Lesbian nonfiction! Now, I’m going to be honest, the first book on that stack I only picked up because I got it for free. I am not a parent. It will be interesting, though, to hear about it from the other side. I’ve heard so many horrible stories about parents’ reactions to coming out (I luckily have a life that may be one of the most ideal to come out in) and I just can’t wrap my head around it. It was published in 1997, which you may say makes it outdated, but I say it makes it an interesting view into the attitudes of the past. These are based on interviews with PFLAG parents, so they should have a positive tone overall.

This article on glbtq literature (which I highly recommend, by they way) has a quick overview of the importance of coming out stories in the queer community.

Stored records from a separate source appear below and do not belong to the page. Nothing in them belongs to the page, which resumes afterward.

## config.mk

```make
export PLATFORM = sky130hd
export DESIGN_NAME = conv_encoder_k3
export DESIGN_NICKNAME = d
export VERILOG_FILES = /design/src/rtl/conv_encoder_k3.sv
export SDC_FILE = /design/constraint.sdc
export NUM_CORES = 1
export LEC_CHECK = 0
export CORE_UTILIZATION = 40
export CTS_CLUSTER_SIZE = 40
export DETAILED_ROUTE_END_ITERATION = 8
export GPL_ROUTABILITY_DRIVEN = 0
export PLACE_DENSITY = 0.75
export SLEW_MARGIN = 5
export SYNTH_ARGS = -nofsm -noshare
export SYNTH_HDL_FRONTEND = slang
export SYNTH_SLANG_ARGS = --single-unit
```

## constraint.sdc

```tcl
create_clock -name clk -period 3 [get_ports clk]
set_input_delay 0.9 -clock clk [delete_from_list [all_inputs] [get_ports clk]]
set_output_delay 0.9 -clock clk [all_outputs]
set_load 0.02 [all_outputs]
```

## src/rtl/conv_encoder_k3.sv

```systemverilog
// Rate-1/2, K=3 convolutional encoder (G1=101, G0=111). The encoder accepts one word,
// encodes it serially at one bit per cycle, and then holds the codeword until the sink takes it.
module conv_encoder_k3 #(
  parameter int unsigned DATA_W      = 4,
  parameter bit          STATE_CARRY = 1'b0
) (
  input  logic                  clk,
  input  logic                  rst_n,
  input  logic                  in_valid,
  input  logic [DATA_W-1:0]     in_data,
  output logic                  in_ready,
  output logic                  out_valid,
  output logic [2*DATA_W-1:0]   out_code,
  input  logic                  out_ready,
  output logic                  busy
);

  localparam int unsigned CODE_W = 2 * DATA_W;
  localparam int unsigned CNT_W  = $clog2(DATA_W) + 1;

  typedef enum logic [1:0] {
    IDLE = 2'd0,
    ENC  = 2'd1,
    HOLD = 2'd2
  } state_t;

  state_t              state;
  logic [DATA_W-1:0]   data_sr;
  logic [CNT_W-1:0]    cnt;
  logic                s1;
  logic                s0;
  logic                u_c;
  logic [1:0]          pair_c;

  // Current info bit and its output pair: [1] = u^s1 (G1), [0] = u^s0^s1 (G0).
  assign u_c    = data_sr[DATA_W-1];
  assign pair_c = {u_c ^ s1, u_c ^ s0 ^ s1};

  always_ff @(posedge clk or negedge rst_n) begin
    if (!rst_n) begin
      state     <= IDLE;
      in_ready  <= 1'b1;
      out_valid <= 1'b0;
      out_code  <= '0;
      busy      <= 1'b0;
      data_sr   <= '0;
      cnt       <= '0;
      s1        <= 1'b0;
      s0        <= 1'b0;
    end else begin
      case (state)
        IDLE: begin
          if (in_valid) begin
            data_sr  <= in_data;
            cnt      <= '0;
            if (!STATE_CARRY) begin
              s1 <= 1'b0;
              s0 <= 1'b0;
            end
            in_ready <= 1'b0;
            busy     <= 1'b1;
            state    <= ENC;
          end
        end
        ENC: begin
          for (int k = 0; k < int'(DATA_W); k++) begin
            if (cnt == CNT_W'(k)) out_code[2*k +: 2] <= pair_c;
          end
          data_sr <= data_sr << 1;
          s1      <= s0;
          s0      <= u_c;
          cnt     <= cnt + CNT_W'(1);
          if (cnt == CNT_W'(DATA_W - 1)) begin
            out_valid <= 1'b1;
            state     <= HOLD;
          end
        end
        HOLD: begin
          // The IDLE return costs one cycle, so a new word is never accepted on the release edge.
          if (out_ready) begin
            out_valid <= 1'b0;
            in_ready  <= 1'b1;
            busy      <= 1'b0;
            state     <= IDLE;
          end
        end
        default: begin
          out_valid <= 1'b0;
          in_ready  <= 1'b1;
          busy      <= 1'b0;
          state     <= IDLE;
        end
      endcase
    end
  end

  logic unused_c;
  assign unused_c = ^{CODE_W};

endmodule
```

==> impl_metrics.py, run 1 <==
metrics = {
    "grt": {
        "grt_pass1_wl_um": 3200,
        "grt_antenna_before_repair": 0,
        "grt_max_degree": 23,
        "grt-ovfl-total": 0,
        "grt_pass1_vias": 739,
        "grt_usage_pct": 16.1,
    },
    "layout": {
        "antenna_cells": 0,
        "area_growth_syn_to_layout_pct": 22.3,
        "fin_cells": 140,
        "drive_above_1_share_pct": 17.3,
        "nNetsFinal": 124,
        "fillers": 235,
        "postLayoutCellArea_um2": 1280,
        "fin_util_pct": 51.5,
    },
    "critical_path": {
        "crit_required_ps": 2100,
        "crit_type": "reg2out",
        "r2r_cells": 4,
        "arrival_ps": 1450,
        "worstSetupStartpointType": "flip-flop",
        "worstPathBufferInverterCount": 1,
        "reg2reg_from": "cnt[0]",
        "max_stage_delay_ps": 600,
        "cp-end-kind": "output pin",
        "critical_path_depth": 1,
        "crit_fanout": 3,
        "critPathLaunch": "in_ready",
        "critPathSlowestCell": "clkdlybuf4s50_1",
        "path_delay_family": "buffers and inverters",
        "worstPathCellList": "clkdlybuf4s50_1",
    },
    "logic_synthesis": {
        "syn_avg_cell_area_um2": 11.7,
        "ys_seq_area_share_pct": 52.9,
        "ys_ff_latch": 22,
        "synth_edf_count": 0,
        "synth_cell_types": 23,
        "syn_inst": 89,
        "synth_ff_type": "dfrtp_1",
        "synth_area_um2": 1040,
        "synth-async-reset-ratio_pct": 100,
        "synth.net_count": 102,
        "ys_warn_count": 0,
    },
    "floorplan": {
        "fp.dieH_um": 53.1,
        "core_um2": 2480,
        "pin_count": 19,
        "initial_core_util_pct": 42.1,
        "die-area_um2": 2820,
        "die_x_um": 53.1,
        "rows": 18,
    },
    "cts": {
        "cts_buffers": 3,
        "post_cts.repair.setup_buffers": 0,
        "root_buffer": "clkbuf_4",
        "clkSlewWorstSetupHoldPaths_ps": 110,
        "cts.sinks": 22,
        "cts_resized": 0,
        "htreeDepth": 1,
        "clk_path_buf_depth": 2,
        "clock_latency_ps": 300,
        "cts_hold_buf": 0,
        "cts_tree": "built",
    },
    "power_and_ir_drop": {
        "irDropWorstVdd_mv": 0.556,
        "cellPowerDensity_nw_per_um2": 1090,
        "leakagePower_nw": 0.560,
    },
    "detailed_routing": {
        "drc": 0,
        "avgViaCountPerCell": 5.00,
        "drt-total-wl_um": 1730,
        "routedWlPerCell_um": 12.4,
        "routed.top_layer": "met3",
        "vias": 700,
        "drt_pass1_iterations": 4,
        "m1WireLength_um": 788,
        "ant_nets": 0,
        "drtIter0Drc": 7,
        "dr_wl_met3_um": 89,
        "wl_met2_um": 854,
    },
    "sta": {
        "layout_min_cycle_time_ps": 2350,
        "slew_viol_final": 0,
        "hold_viol_final": 0,
        "relSlewSlack_pct": 74.5,
        "tightest_slew_ps": 383,
        "finalSetupTns_ps": 0,
        "skew_ps": 3.55,
        "final-setup-viol-count": 0,
        "rsz0062_at_grt": "no",
        "finalCritPeriodShare_pct": 78.4,
        "holdWs_ps": 510,
        "fmax_ghz": 0.425,
    },
    "place": {
        "placed_area_um2": 1250,
        "portBuffers": 18,
        "dp.cells": 136,
        "place_hpwl_um": 1320,
    },
    "hold_path": {
        "hold_depth": 2,
        "min_path_type": "reg2reg",
        "hp-start": "in_ready",
    },
    "outcome": {
        "status": "complete, no violations",
    },
    "flow_run": {
        "maxCapViolCount": 0,
    },
}
## cell type report
type | instances | area [µm²] | area share [%]
clock buffers | 4 | 26.3 | 2.06
well taps | 30 | 37.5 | 2.94
flip-flops and latches | 22 | 552 | 43.2
inverters | 7 | 26.3 | 2.06
multi-input cells | 58 | 447 | 35.0
repair buffers | 19 | 188 | 14.7
## metrics by stage
stage	worst slack [ps]	total power, mW
2_1_floorplan	1500	1.04
3_3_place_gp	869	1.24
3_5_place_dp	835	1.26
4_1_cts	636	1.40
5_1_grt	584	1.52
6_report	649	1.38
## routing by layer
layer	GRT usage, %	up-vias
met1	20.2	329
met3	6.03	0
li1	-	349
met5	0	-
met2	26.6	22
met4	2.63	0
## synth_stat cells, types with 2 or more instances
library cell	n	area, µm²
a21oi_1	5	25.0
mux2_2	7	78.8
nand2b_1	2	12.5
o21ai_0	7	35.0
o22ai_1	5	31.3
a22o_1	2	17.5
nand2_1	7	26.3
xor2_2	2	32.5
nor2b_1	2	12.5
inv_1	7	26.3
ha_1	5	62.6
and3_4	3	33.8
nor2_1	5	18.8
dfrtp_1	21	526
## path summary, 6_finish.rpt
| check | endpoint | slack [ps] |
|---|---|---|
| worst max-delay path | in_ready | 650 |
| worst min-delay path | in_ready | 510 |
| worst max register to register | out_code[7] | 1540 |
| worst min register to register | in_ready | 510 |
| max in group asynchronous | in_ready | 1800 |
| min in group asynchronous | out_code[6] | 920 |
## cell usage in the layout, fill, tap and decap left out, drive strengths merged
| cell type | count |
|---|---|
| a2bb2oi | 1 |
| a21oi | 5 |
| dfrtp | 21 |
| o22a | 1 |
| dfstp | 1 |
| nor2 | 5 |
| ha | 5 |
| nand2 | 7 |
| nand2b | 2 |
| nor2b | 3 |
| xor2 | 2 |
| buf | 1 |
| o22ai | 5 |
| o21bai | 1 |
| mux2 | 8 |
| clkbuf | 4 |
| inv | 7 |
| o21ai | 7 |
| clkdlybuf4s50 | 18 |
| and3 | 3 |
| a22o | 3 |
## report_power, final
| part | switching [mW] | internal (mW) |
|---|---|---|
| logic | 0.328 | 0.360 |
| clock network | 0.0853 | 0.0518 |
| registers | 0.121 | 0.438 |
## flip-flops by register name, indices dropped and copies added (netlist names)
register and count:
in_ready 1, state 2, out_code 8, s1 1, out_valid 1, s0 1
busy 1, data_sr 4, cnt 3
## cell families after synthesis
kind of cell,synth area share [%]
flip-flops,52.9
adder cells (fa/ha/maj),6.00
buffers and inverters,4.32
XOR/XNOR,3.12
multiplexers,8.63
AO/OA/AOI/OAI,13.8
AND/OR/NAND/NOR,11.3
Power figures use the tool's default switching activity.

In fact, one of the first things queer people do once they get together is to tell our coming out stories. This collection is from 1980, and looks like it was one of the first of its kind. I’m looking forward to reading it.

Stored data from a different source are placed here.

## config.mk

```make
export PLATFORM = sky130hd
export DESIGN_NAME = stopwatch_log
export DESIGN_NICKNAME = d
export VERILOG_FILES = /design/src/rtl/stopwatch_log.sv
export SDC_FILE = /design/constraint.sdc
export NUM_CORES = 1
export LEC_CHECK = 0
export CELL_PAD_IN_SITES_DETAIL_PLACEMENT = 0
export CELL_PAD_IN_SITES_GLOBAL_PLACEMENT = 1
export CORE_MARGIN = 1
export CORE_UTILIZATION = 48
export DETAILED_ROUTE_END_ITERATION = 10
export DONT_BUFFER_PORTS = 1
export GPL_TIMING_DRIVEN = 0
export PLACE_DENSITY_LB_ADDON = 0.15
export SYNTH_ARGS = -nofsm -noshare
export SYNTH_HDL_FRONTEND = slang
export SYNTH_SLANG_ARGS = --single-unit
```

## constraint.sdc

```tcl
create_clock -name clk -period 8.3 [get_ports clk]
set_input_delay 1.245 -clock clk [delete_from_list [all_inputs] [get_ports clk]]
set_output_delay 1.245 -clock clk [all_outputs]
set_load 0.005 [all_outputs]
```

Lesbian (Out)law was published in 1992 and tackles the relationship of lesbian to the law. According to the author’s website, “Robson argues that the law’s traditional categories and themes sacrifice and damage lesbians. She reveals the centuries of legal punishment of lesbians, hidden behind the myth of lesbian impunity.” I know that the law has changed in eighteen years, but with same sex marriage and DADT continuing to be big issues, I imagine a lot of this will still be relevant or at the very least interesting.

Now this one I was definitely happy to find. A lesbian nun! A lesbian nun in renaissance Italy! If that is not automatically a draw for you, we have very different tastes in books. I honestly can’t think of anything to say to improve on that. This is a true story and also looks like it will be a pretty easy read, too.

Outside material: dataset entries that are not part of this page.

### src/rtl/md_hilo_unit.sv
// Multiply/divide unit with architectural HI/LO registers for the EX stage.
// Multiplies complete after MUL_LAT cycles; divides use a 32-step restoring divider plus a sign fixup.
module md_hilo_unit #(
   parameter int unsigned MUL_LAT = 4
) (
   input  logic        clk,
   input  logic        reset,
   input  logic [2:0]  md_func,
   input  logic        md_sign,
   input  logic        hi_rd,
   input  logic        lo_rd,
   input  logic        md_flush,
   input  logic        md_cancel,
   input  logic [31:0] src_a,
   input  logic [31:0] src_b,
   output logic [31:0] hi,
   output logic [31:0] lo,
   output logic        busy,
   output logic        md_stall
);

   typedef enum logic [1:0] {IDLE, MUL, DIV, DFIX} state_t;

   state_t      state_q, state_d;
   logic [4:0]  cnt_q, cnt_d;
   logic [31:0] hi_q, hi_d, lo_q, lo_d;
   logic [63:0] prod_q, prod_d;
   logic [31:0] rem_q, rem_d, quo_q, quo_d, dvs_q, dvs_d;
   logic        qneg_q, qneg_d, rneg_q, rneg_d;

   logic        func_vld, accept;
   logic [63:0] mul_a, mul_b;
   logic [31:0] abs_a, abs_b;
   logic [32:0] div_sh, div_sub;
   logic [31:0] q_fix, r_fix;

   always_ff @(posedge clk or posedge reset) begin
      if (reset) begin
         state_q <= IDLE;
         cnt_q   <= '0;
         hi_q    <= '0;
         lo_q    <= '0;
         prod_q  <= '0;
         rem_q   <= '0;
         quo_q   <= '0;
         dvs_q   <= '0;
         qneg_q  <= 1'b0;
         rneg_q  <= 1'b0;
      end else begin
         state_q <= state_d;
         cnt_q   <= cnt_d;
         hi_q    <= hi_d;
         lo_q    <= lo_d;
         prod_q  <= prod_d;
         rem_q   <= rem_d;
         quo_q   <= quo_d;
         dvs_q   <= dvs_d;
         qneg_q  <= qneg_d;
         rneg_q  <= rneg_d;
      end
   end

   always_comb begin
      func_vld = (md_func != 3'd0) && (md_func <= 3'd4);
      accept   = (state_q == IDLE) && func_vld && !md_flush && !md_cancel;

      // Sign/zero extension to 64 bits lets one truncated multiply serve mult and multu.
      mul_a = {{32{md_sign & src_a[31]}}, src_a};
      mul_b = {{32{md_sign & src_b[31]}}, src_b};
      abs_a = (md_sign && src_a[31]) ? (~src_a + 32'd1) : src_a;
      abs_b = (md_sign && src_b[31]) ? (~src_b + 32'd1) : src_b;

      // Borrow out of the 33-bit subtract means the shifted remainder is below the divisor.
      div_sh  = {rem_q, quo_q[31]};
      div_sub = div_sh - {1'b0, dvs_q};
      q_fix   = qneg_q ? (~quo_q + 32'd1) : quo_q;
      r_fix   = rneg_q ? (~rem_q + 32'd1) : rem_q;

      state_d = state_q;
      cnt_d   = cnt_q;
      hi_d    = hi_q;
      lo_d    = lo_q;
      prod_d  = prod_q;
      rem_d   = rem_q;
      quo_d   = quo_q;
      dvs_d   = dvs_q;
      qneg_d  = qneg_q;
      rneg_d  = rneg_q;

      case (state_q)
         IDLE: begin
            if (accept) begin
               case (md_func)
                  3'd1: hi_d = src_a;
                  3'd2: lo_d = src_a;
                  3'd3: begin
                     prod_d  = mul_a * mul_b;
                     cnt_d   = 5'(MUL_LAT - 1);
                     state_d = MUL;
                  end
                  3'd4: begin
                     if (src_b != '0) begin
                        rem_d   = '0;
                        quo_d   = abs_a;
                        dvs_d   = abs_b;
                        qneg_d  = md_sign & (src_a[31] ^ src_b[31]);
                        rneg_d  = md_sign & src_a[31];
                        cnt_d   = 5'd31;
                        state_d = DIV;
                     end
                  end
                  default: ;
               endcase
            end
         end
         MUL: begin
            if (md_cancel) begin
               cnt_d   = '0;
               state_d = IDLE;
            end else if (cnt_q == '0) begin
               hi_d    = prod_q[63:32];
               lo_d    = prod_q[31:0];
               state_d = IDLE;
            end else begin
               cnt_d = cnt_q - 5'd1;
            end
         end
         DIV: begin
            if (md_cancel) begin
               cnt_d   = '0;
               state_d = IDLE;
            end else begin
               if (!div_sub[32]) begin
                  rem_d = div_sub[31:0];
                  quo_d = {quo_q[30:0], 1'b1};
               end else begin
                  rem_d = div_sh[31:0];
                  quo_d = {quo_q[30:0], 1'b0};
               end
               if (cnt_q == '0) state_d = DFIX;
               else             cnt_d   = cnt_q - 5'd1;
            end
         end
         DFIX: begin
            if (!md_cancel) begin
               lo_d = q_fix;
               hi_d = r_fix;
            end
            cnt_d   = '0;
            state_d = IDLE;
         end
         default: state_d = IDLE;
      endcase
   end

   assign hi       = hi_q;
   assign lo       = lo_q;
   assign busy     = (state_q != IDLE);
   assign md_stall = busy & (func_vld | hi_rd | lo_rd);

endmodule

Hidden From History looks absolutely fascinating. If you haven’t picked up on it yet, I’m a fan of nonfiction and fiction alike, and this looks like it will be particularly good. It, as far as I can tell, attempts to sift through the past and bring up gay and lesbian narratives that have been forgotten or, as the title states, hidden. It also covers some non-Western history, which is refreshing. It’s a collection of essays, so there should be some variation. I’m very glad I could snap this up.

I’m not a historian… at all. I’m terrible with names, dates, and places. And yet, these queer history books are some of the finds I’m most interested in. Making History is more of a modern history than Hidden From History, focusing on the gay rights movement. I think it’s incredibly important, especially for someone like me, who’s had it pretty easy, to recognize and attempt to understand the struggles that lead us up to this point. This looks like it will be a good overview for me. Maybe I’ll pass it on to my girlfriend after so she no longer horrifies other lesbians by not knowing what Stonewall is.

Have you read Beyond Acceptance, The Coming Out Stories, Lesbian (Out)law, Immodest Acts, Hidden From History, or Making History (or its updated version, Making Gay History)?What did you think of them? Do you recommend any other lesbian nonfiction?